Collaborative effects of Acidithiobacillus ferrooxidans and ferrous ions on the oxidation of chalcopyrite

In recent decades, the bioleaching of chalcopyrite has been successfully developed and employed in copper hydrometallurgy. Understanding the decomposition mechanism of chalcopyrite is also of great significance for environmental remediation because the microbial oxidation of metal sulfides in mining waste and outcrop rocks commonly causes serious environmental contamination. This study investigates the influence of Acidithiobacillus ferrooxidans (A. ferrooxidans) and added Fe2+ ions on the oxidation of chalcopyrite.
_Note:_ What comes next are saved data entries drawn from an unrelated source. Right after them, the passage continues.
Background: an optimization exercise with open tools, aiming at small area and a short achievable clock period. Do not read the settings as production practice.
Function was checked by simulation only, so behaviour that the tests miss may differ from the original.
The flow treats the clock pin as an ideal source, which a real chip does not have.
Power figures rest on the tool's default switching activity, not on a simulated workload.

--- flow/flow/run.sh ---
#!/bin/bash
# The standard ORFS layout with these changes:
# - the divider steps 3..16 go to synthesis as sky130 gate netlists, which
#   flow/gen_stage.py writes from design.v (it replaces the Stage module; the
#   registers and everything else stay as in the RTL);
# - synthesis: Yosys's full-adder extraction is off (ADDER_MAP_FILE empty),
#   and ABC maps the remaining logic for delay with flow/abc_speed.script;
# - clock tree: right after TritonCTS, its root buffer (which only drives the
#   two first-level buffers) is removed and each first-level buffer is split
#   in two, so the clock port drives four buffers (flow/rmroot.tcl).
# ORFS's scripts are copied here and only those points differ.
set -euo pipefail
rm -rf scripts_local
cp -r "$FLOW_HOME/scripts" scripts_local
cp flow/abc_speed.script scripts_local/abc_speed.script
cp flow/rmroot.tcl scripts_local/rmroot.tcl
python3 - <<'PY'
p = "scripts_local/cts.tcl"
s = open(p).read()
anchor = "log_cmd clock_tree_synthesis {*}$cts_args\n"
assert anchor in s
s = s.replace(anchor, anchor + "source $::env(SCRIPTS_DIR)/rmroot.tcl\nremove_clock_root\nsplit_clock_level1 4\n")
open(p, "w").write(s)
PY
python3 flow/gen_stage.py design.v > mapped.v 2> gen_stage.log
bash standard.sh ADDER_MAP_FILE= BUFFER_PORTS_ARGS="-buffer_cell sky130_fd_sc_hd__buf_1" SCRIPTS_DIR="$PWD/scripts_local" VERILOG_FILES="$PWD/mapped.v" finish > flow_make.log 2>&1
--- flow/flow/abc_speed.script ---
strash
dch
map -D 900
topo
stime -c
buffer -c
upsize -c
dnsize -c
--- flow/flow/gen_stage.py ---
#!/usr/bin/env python3
"""Write a gate-level version of the Stage module (sky130hd cells) for the
layout flow. Reads the design (design.v, all modules of the RTL), replaces its
Stage module with one whose steps J >= 3 are sky130 cell netlists, and prints
the result. Steps 1 and 2 keep the RTL's own description.

Each netlist computes what rtl/Stage.v computes: t = {r_in, s_in[15]} (the
r_in bits above J-1 are zero for J <= 8), q = t[8] | carry(t[7:0] + nd),
r_out = q ? t[7:0] + nd : t[7:0], s_out = {s_in[14:0], q}, where the carries
come from a Sklansky prefix tree, q from one AOI gate, and each remainder bit
as t ^ (q & (nd ^ c)).
"""
import re
import os
import sys

MAXFAN = int(os.environ.get('GEN_MAXFAN', '4'))


class Net:
    def __init__(self, b):
        self.b = b
        self.cells = []
        self.wires = []
        self.n = 0
        self.memo = {}

    def wire(self):
        self.n += 1
        w = f"n{self.n}"
        self.wires.append(w)
        return w

    def cell(self, typ, out, **pins):
        self.n += 1
        name = f"g{self.n}"
        self.cells.append([typ, name, dict(pins), out])

    def clone_loaded(self, maxfan):
        """Give each gate output with more than maxfan loads a copy of its
        gate, and move half of the loads to the copy."""
        done = False
        while not done:
            done = True
            loads = {}
            for c in self.cells:
                for pin, net in c[2].items():
                    loads.setdefault(net, []).append((c, pin))
            for c in list(self.cells):
                typ, name, pins, (opin, onet) = c
                ld = loads.get(onet, [])
                if len(ld) <= maxfan or typ.startswith("inv"):
                    continue
                w = self.wire()
                self.n += 1
                self.cells.append([typ, f"g{self.n}", dict(pins), (opin, w)])
                for cc, pin in ld[len(ld) // 2:]:
                    cc[2][pin] = w
                done = False
                break

    def text(self):
        out = []
        for typ, name, pins, o in self.cells:
            conns = ", ".join(f".{p}({v})" for p, v in list(pins.items()) + [o])
            out.append(f"sky130_fd_sc_hd__{typ} {name} ({conns});")
        return out

    def gate(self, typ, outpin, **pins):
        w = self.wire()
        self.cell(typ, (outpin, w), **pins)
        return w


class Step:
    """Signals are keyed by name; avail[name] maps polarity (True = true
    value) to a net."""

    def __init__(self, J):
        self.J = J
        self.m = min(J, 8)
        self.N = Net(J)
        self.avail = {}

    def t(self, i):
        return "s_in[15]" if i == 0 else f"r_in[{i - 1}]"

    def nd(self, i):
        return f"nd[{i}]"

    def get(self, key, pol):
        a = self.avail.setdefault(key, {})
        if pol in a:
            return a[pol]
        if key[0] in "gp" and len(key) == 2:
            # bit generate / propagate straight from the flops
            kind, i = key
            if kind == "g":
                a[pol] = self.N.gate("and2_1" if pol else "nand2_1", "X" if pol else "Y",
                                     A=self.t(i), B=self.nd(i))
            else:
                a[pol] = self.N.gate("or2_1" if pol else "nor2_1", "X" if pol else "Y",
                                     A=self.t(i), B=self.nd(i))
            return a[pol]
        self.build(key)
        if pol in a:
            return a[pol]
        a[pol] = self.N.gate("inv_1", "Y", A=a[not pol])
        return a[pol]

    def has(self, key):
        return key in self.avail and self.avail[key]

    @staticmethod
    def split(i, j):
        h = (i ^ j).bit_length() - 1
        return (i >> h) << h

    def G(self, i, j):
        return ("G", i, j) if i != j else ("g", i)

    def P(self, i, j):
        return ("P", i, j) if i != j else ("p", i)

    def pref_pol(self, key):
        """The polarity a signal is (or will be) built in."""
        if len(key) == 2:
            return None
        if not self.has(key):
            self.build(key)
        a = self.avail[key]
        return next(iter(a))

    def build(self, key):
        kind, i, j = key
        mid = self.split(i, j)
        hi_g, hi_p, lo_g = self.G(i, mid), self.P(i, mid), self.G(mid - 1, j)
        if kind == "G":
            lp = self.pref_pol(lo_g)
            if lp is None:
                lp = False
            if lp is False:
                # inverted inputs: G = !((Ph' | Gl') & Gh')
                out = self.N.gate("o21ai_1", "Y", A1=self.get(hi_p, False),
                                  A2=self.get(lo_g, False), B1=self.get(hi_g, False))
                self.avail.setdefault(key, {})[True] = out
            else:
                out = self.N.gate("a21oi_1", "Y", A1=self.get(hi_p, True),
                                  A2=self.get(lo_g, True), B1=self.get(hi_g, True))
                self.avail.setdefault(key, {})[False] = out
        else:
            lo_p = self.P(mid - 1, j)
            lp = self.pref_pol(lo_p)
            hp = self.pref_pol(hi_p)
            pol = lp if lp is not None else (hp if hp is not None else False)
            if pol is False:
                out = self.N.gate("nor2_1", "Y", A=self.get(hi_p, False), B=self.get(lo_p, False))
                self.avail.setdefault(key, {})[True] = out
            else:
                out = self.N.gate("nand2_1", "Y", A=self.get(hi_p, True), B=self.get(lo_p, True))
                self.avail.setdefault(key, {})[False] = out

    def carry(self, i):
        """Carry into bit i of t[7:0] + nd (carry in 0), as a key."""
        return self.G(i - 1, 0)

    def emit(self):
        J, m, N = self.J, self.m, self.N
        # q
        if J >= 9:
            mid = self.split(7, 0)
            t8n = N.gate("inv_1", "Y", A="r_in[7]")
            q = N.gate("o211ai_2", "Y", A1=self.get(self.P(7, mid), False),
                       A2=self.get(self.G(mid - 1, 0), False),
                       B1=self.get(self.G(7, mid), False), C1=t8n)
        elif m == 8:
            q = self.get(self.G(7, 0), True)
        else:
            ups = [self.nd(i) for i in range(m, 8)]
            if len(ups) == 1:
                upn = N.gate("inv_1", "Y", A=ups[0])
            elif len(ups) <= 4:
                typ = {2: "nand2_1", 3: "nand3_1", 4: "nand4_1"}[len(ups)]
                upn = N.gate(typ, "Y", **dict(zip("ABCD", ups)))
            else:
                a = N.gate("and3_1", "X", A=ups[0], B=ups[1], C=ups[2])
                rest = [a] + ups[3:]
                typ = {2: "nand2_1", 3: "nand3_1", 4: "nand4_1"}[len(rest)]
                upn = N.gate(typ, "Y", **dict(zip("ABCD", rest)))
            q = N.gate("nor2_2", "Y", A=upn, B=self.get(self.G(m - 1, 0), False))
        lines = []
        # remainder bits: t ^ (q & (nd ^ c))
        for i in range(m):
            if i == 0:
                y = self.nd(0)
            else:
                c = self.carry(i)
                cp = self.pref_pol(c)
                if cp is None:
                    cp = False
                cn = self.get(c, cp)
                y = N.gate("xor2_1" if cp else "xnor2_1", "X" if cp else "Y", A=self.nd(i), B=cn)
            nn = N.gate("nand2_1", "Y", A=q, B=y)
            N.cell("xnor2_1", ("Y", f"r_out[{i}]"), A=self.t(i), B=nn)
        for i in range(m, 8):
            lines.append(f"assign r_out[{i}] = 1'b0;")
        lines.append(f"assign s_out = {{s_in[14:0], {q}}};")
        N.clone_loaded(MAXFAN)
        body = [f"wire {w};" for w in N.wires] + N.text() + lines
        return body


def stage_module(rtl_stage):
    out = ["module Stage(s_in, r_in, nd, s_out, r_out);",
           "parameter J = 9;",
           "input  [15:0] s_in;", "input  [7:0]  r_in;", "input  [7:0]  nd;",
           "output [15:0] s_out;", "output [7:0]  r_out;",
           "generate"]
    first = True
    for J in range(3, 17):
        out.append(f"{'if' if first else 'end else if'} (J == {J}) begin : j{J}")
        first = False
        out += ["  " + l for l in Step(J).emit()]
    out.append("end else begin : rtl")
    out.append(f"  Stage_rtl #(.J(J)) u (s_in, r_in, nd, s_out, r_out);")
    out.append("end")
    out.append("endgenerate")
    out.append("endmodule")
    rtl = re.sub(r"\bmodule\s+Stage\b", "module Stage_rtl", rtl_stage, count=1)
    return rtl + "\n" + "\n".join(out) + "\n"


def main():
    src = open(sys.argv[1]).read()
    m = re.search(r"\bmodule\s+Stage\b.*?\bendmodule\b", src, re.S)
    assert m, "no Stage module"
    rest = src[:m.start()] + src[m.end():]
    sys.stdout.write(rest + "\n" + stage_module(m.group(0)))


if __name__ == "__main__":
    main()
--- flow/flow/rmroot.tcl ---
# remove the CTS root buffer: connect the clock port net straight to its loads
proc remove_clock_root {} {
  set block [ord::get_db_block]
  set cnet [$block findNet clock]
  set roots {}
  foreach it [$cnet getITerms] {
    set inst [$it getInst]
    if {[[$it getMTerm] getIoType] eq "INPUT"} { lappend roots $inst }
  }
  puts "clock port loads: [llength $roots]"
  foreach inst $roots {
    set onet ""
    foreach it [$inst getITerms] {
      if {[[$it getMTerm] getIoType] eq "OUTPUT"} { set onet [$it getNet] }
    }
    set sinks {}
    foreach it [$onet getITerms] {
      if {[[$it getMTerm] getIoType] eq "INPUT"} { lappend sinks $it }
    }
    puts "root [$inst getName] drives [llength $sinks]"
    foreach it $sinks { $it disconnect; $it connect $cnet }
    odb::dbInst_destroy $inst
    odb::dbNet_destroy $onet
  }
}

# split each buffer the clock port drives into two, each driving the half of
# its loads on one side, while the port drives at most max_loads pins
proc split_clock_level1 {max_loads} {
  set block [ord::get_db_block]
  set cnet [$block findNet clock]
  set bufs {}
  foreach it [$cnet getITerms] { lappend bufs [$it getInst] }
  set n [llength $bufs]
  foreach inst $bufs {
    if {$n >= $max_loads} { break }
    set master [$inst getMaster]
    set onet ""; set ain ""; set xout ""
    foreach it [$inst getITerms] {
      set io [[$it getMTerm] getIoType]
      if {$io eq "OUTPUT"} { set onet [$it getNet]; set xout [$it getMTerm] }
      if {$io eq "INPUT"} { set ain [$it getMTerm] }
    }
    set sinks {}
    foreach it [$onet getITerms] {
      if {[[$it getMTerm] getIoType] eq "INPUT"} {
        set bb [[$it getInst] getBBox]
        lappend sinks [list $it [expr {([$bb xMin]+[$bb xMax])/2}] [expr {([$bb yMin]+[$bb yMax])/2}]]
      }
    }
    if {[llength $sinks] < 2} { continue }
    set xs [lmap s $sinks {lindex $s 1}]; set ys [lmap s $sinks {lindex $s 2}]
    set dx [expr {[tcl::mathfunc::max {*}$xs] - [tcl::mathfunc::min {*}$xs]}]
    set dy [expr {[tcl::mathfunc::max {*}$ys] - [tcl::mathfunc::min {*}$ys]}]
    set k [expr {$dx >= $dy ? 1 : 2}]
    set sorted [lsort -integer -index $k $sinks]
    set h [expr {[llength $sorted] / 2}]
    set g1 [lrange $sorted 0 [expr {$h-1}]]
    set g2 [lrange $sorted $h end]
    set name "[$inst getName]_split"
    set ni [odb::dbInst_create $block $master $name]
    set nn [odb::dbNet_create $block "${name}_net"]
    $nn setSigType CLOCK
    [$ni findITerm [$ain getName]] connect $cnet
    [$ni findITerm [$xout getName]] connect $nn
    foreach s $g2 { set it [lindex $s 0]; $it disconnect; $it connect $nn }
    foreach {grp ii} [list $g1 $inst $g2 $ni] {
      set cx 0; set cy 0
      foreach s $grp { set cx [expr {$cx + [lindex $s 1]}]; set cy [expr {$cy + [lindex $s 2]}] }
      set cx [expr {$cx / [llength $grp]}]; set cy [expr {$cy / [llength $grp]}]
      $ii setLocation $cx $cy
      $ii setPlacementStatus PLACED
    }
    incr n
    puts "split [$inst getName]: [llength $g1] + [llength $g2]"
  }
}
--- flow/standard.sh ---
#!/bin/bash
# synth_recipe.tcl (not shown) runs the flow's synth.tcl, then flattens the netlist and writes it again
# the make line also repeats each setting of config.mk as NAME=value (left out here)
make -C /OpenROAD-flow-scripts/flow DESIGN_CONFIG=/design/flow/config.mk WORK_HOME=/design/flow/orfs CLKGATE_MAP_FILE= SYNTH_SCRIPT=/design/flow/synth_recipe.tcl "${@:-finish}"
--- flow/config.mk ---
export PLATFORM = sky130hd
export DESIGN_NAME = Divider
export DESIGN_NICKNAME = Divider
export VERILOG_FILES = /design/flow/design.v
export SDC_FILE = /design/flow/constraint.sdc
export NUM_CORES = 4
export LEC_CHECK = 0
export CAP_MARGIN = 20
export CORE_MARGIN = 2
export CORE_UTILIZATION = 60
export CTS_BUF_LIST = sky130_fd_sc_hd__clkbuf_16
export CTS_CLUSTER_DIAMETER = 100
export CTS_CLUSTER_SIZE = 30
export GPL_ROUTABILITY_DRIVEN = 0
export PLACE_DENSITY = 0.75
export SETUP_SLACK_MARGIN = 1.45
export SLEW_MARGIN = 20
--- flow/constraint.sdc ---
create_clock -name core_clock -period 3.0 [get_ports {clock}]
set_input_delay 0.6000 -clock core_clock [delete_from_list [all_inputs] [get_ports {clock}]]
set_output_delay 0.6000 -clock core_clock [all_outputs]
set_load 0.01 [all_outputs]
What follows belongs to an exercise in optimizing a design on an open flow for small area and a short achievable clock period; a production flow would make more cautious choices. In this exercise RTL edits were held to simulation tests only and were not proved equivalent to the original. The flow treats the clock pin as an ideal source. Dropping or thinning the clock tree relies on that and would not hold on a real chip. No activity file was given, so power comes from the tool's default toggle rates.

## reservation_station
module reservation_station #(
    parameter RS_SIZE = 8,
    parameter PR_BITS = 6,
    parameter ROB_SIZE = 16,
    parameter ROB_BITS = $clog2(ROB_SIZE)
)(
    input  logic clk,
    input  logic rst,
    input  logic                  dispatch_en,
    input  logic [PR_BITS-1:0]    src1,
    input  logic [PR_BITS-1:0]    src2,
    input  logic [PR_BITS-1:0]    dst,
    input  logic                  src1_ready,
    input  logic                  src2_ready,
    input  logic                  use_imm,
    input  logic [31:0]           imm,
    input  logic [ROB_BITS-1:0]   alloc_rob_idx,
    input  logic                  dispatch_is_branch,
    input  logic [31:0]           dispatch_pc,
    input logic [1:0] dispatch_br_type,
    input  logic                  wb_valid,
    input  logic [PR_BITS-1:0]    wb_phys,
    input  logic                  issue_grant,
    output logic [1:0] issue_br_type,
    output logic                  issue_valid,
    output logic [PR_BITS-1:0]    issue_src1,
    output logic [PR_BITS-1:0]    issue_src2,
    output logic [PR_BITS-1:0]    issue_dst,
    output logic                  issue_use_imm,
    output logic [31:0]           issue_imm,
    output logic                  issue_is_branch,
    output logic [31:0]           issue_pc,
    output logic [ROB_BITS-1:0]   issue_rob_idx,
    output logic [$clog2(RS_SIZE)-1:0] issue_idx,
    output logic                  rs_full
);
Size: roughly 1,600 cells after synthesis, roughly 790 flip-flops, ~29,000 um2 of cells after synthesis.
export LEC_CHECK = 0
export CAP_MARGIN = 20
export CORE_MARGIN = 2
export CORE_UTILIZATION = 65
export PLACE_DENSITY = 0.75
export SETUP_SLACK_MARGIN = 2.3
export SLEW_MARGIN = 20
export TNS_END_PERCENT = 5
create_clock -name core_clock -period 4.5 [get_ports {clk}]
standard.sh (not shown) runs the stock make flow with config.mk's settings and CLKGATE_MAP_FILE= SYNTH_SCRIPT=/design/flow/synth_recipe.tcl, a recipe that flattens the netlist after the stock synthesis.
==> flow/flow/run.sh <==
#!/bin/bash
# Standard ORFS layout, with plain buffers on the ports instead of the
# delay-cell buffers that buffer_ports picks by default.
set -euo pipefail
EXTRA=()
[[ -f flow/extra.mk ]] && while IFS= read -r l; do [[ -n "$l" ]] && EXTRA+=("$l"); done < flow/extra.mk
bash standard.sh "BUFFER_PORTS_ARGS=-buffer_cell sky130_fd_sc_hd__buf_1" "${EXTRA[@]}" finish > flow_standard.log 2>&1
==> flow/flow/extra.mk <==
CTS_ARGS=-sink_clustering_enable -repair_clock_nets -dont_use_dummy_load -sink_clustering_size 24 -sink_clustering_max_diameter 80
RECOVER_POWER=100
The starting point ran to the end with violations: capacitance limit, slew limit.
The results show that A. ferrooxidans and added Fe2+ ions can collaboratively promote the recovery of Cu from chalcopyrite. In the bioleaching system with added Fe2+ ions, A. ferrooxidans prefer to oxidize soluble Fe2+ ions rather than decompose chalcopyrite to acquire energy, which inhibits the release of Cu at the first stage but enhances the growth of A. ferrooxidans. After reacting for 18 days, however, the produced Fe3+ ions greatly promote decomposition and release more Cu than the bioleaching system free of Fe2+, which remained in the rest experiments. Both the oxidation of chalcopyrite and the release of Cu in the bioleaching system are greater than what occurs in the chemical leaching system. Chalcocite, covellite, bornite, and elemental sulfur were identified as intermediate products, and a sulfur transforming route of S2−/S22− → Sn2−/S0 → SO32− → SO42− can be recognized by X-ray photoelectron spectroscopy. As the principle end product, jarosite covered the chalcopyrite grains and consequently inhibited further oxidation. It is noteworthy that the released Cu2+ ions barely suppressed the growth of A. ferrooxidans because they tended to be enriched only in extracellular polymeric substance (EPS), while Fe3+ ions could be found on both the cell surfaces and the EPS, which implies a potential mechanism for the survival of cells in a high Cu2+ solution. Collectively, an integrated model of chalcopyrite oxidation, collaborated by both chemical and microbial oxidation, has been proposed to elucidate the bioleaching mechanisms and to give a perspective on its hydrometallurgical and environmental applications.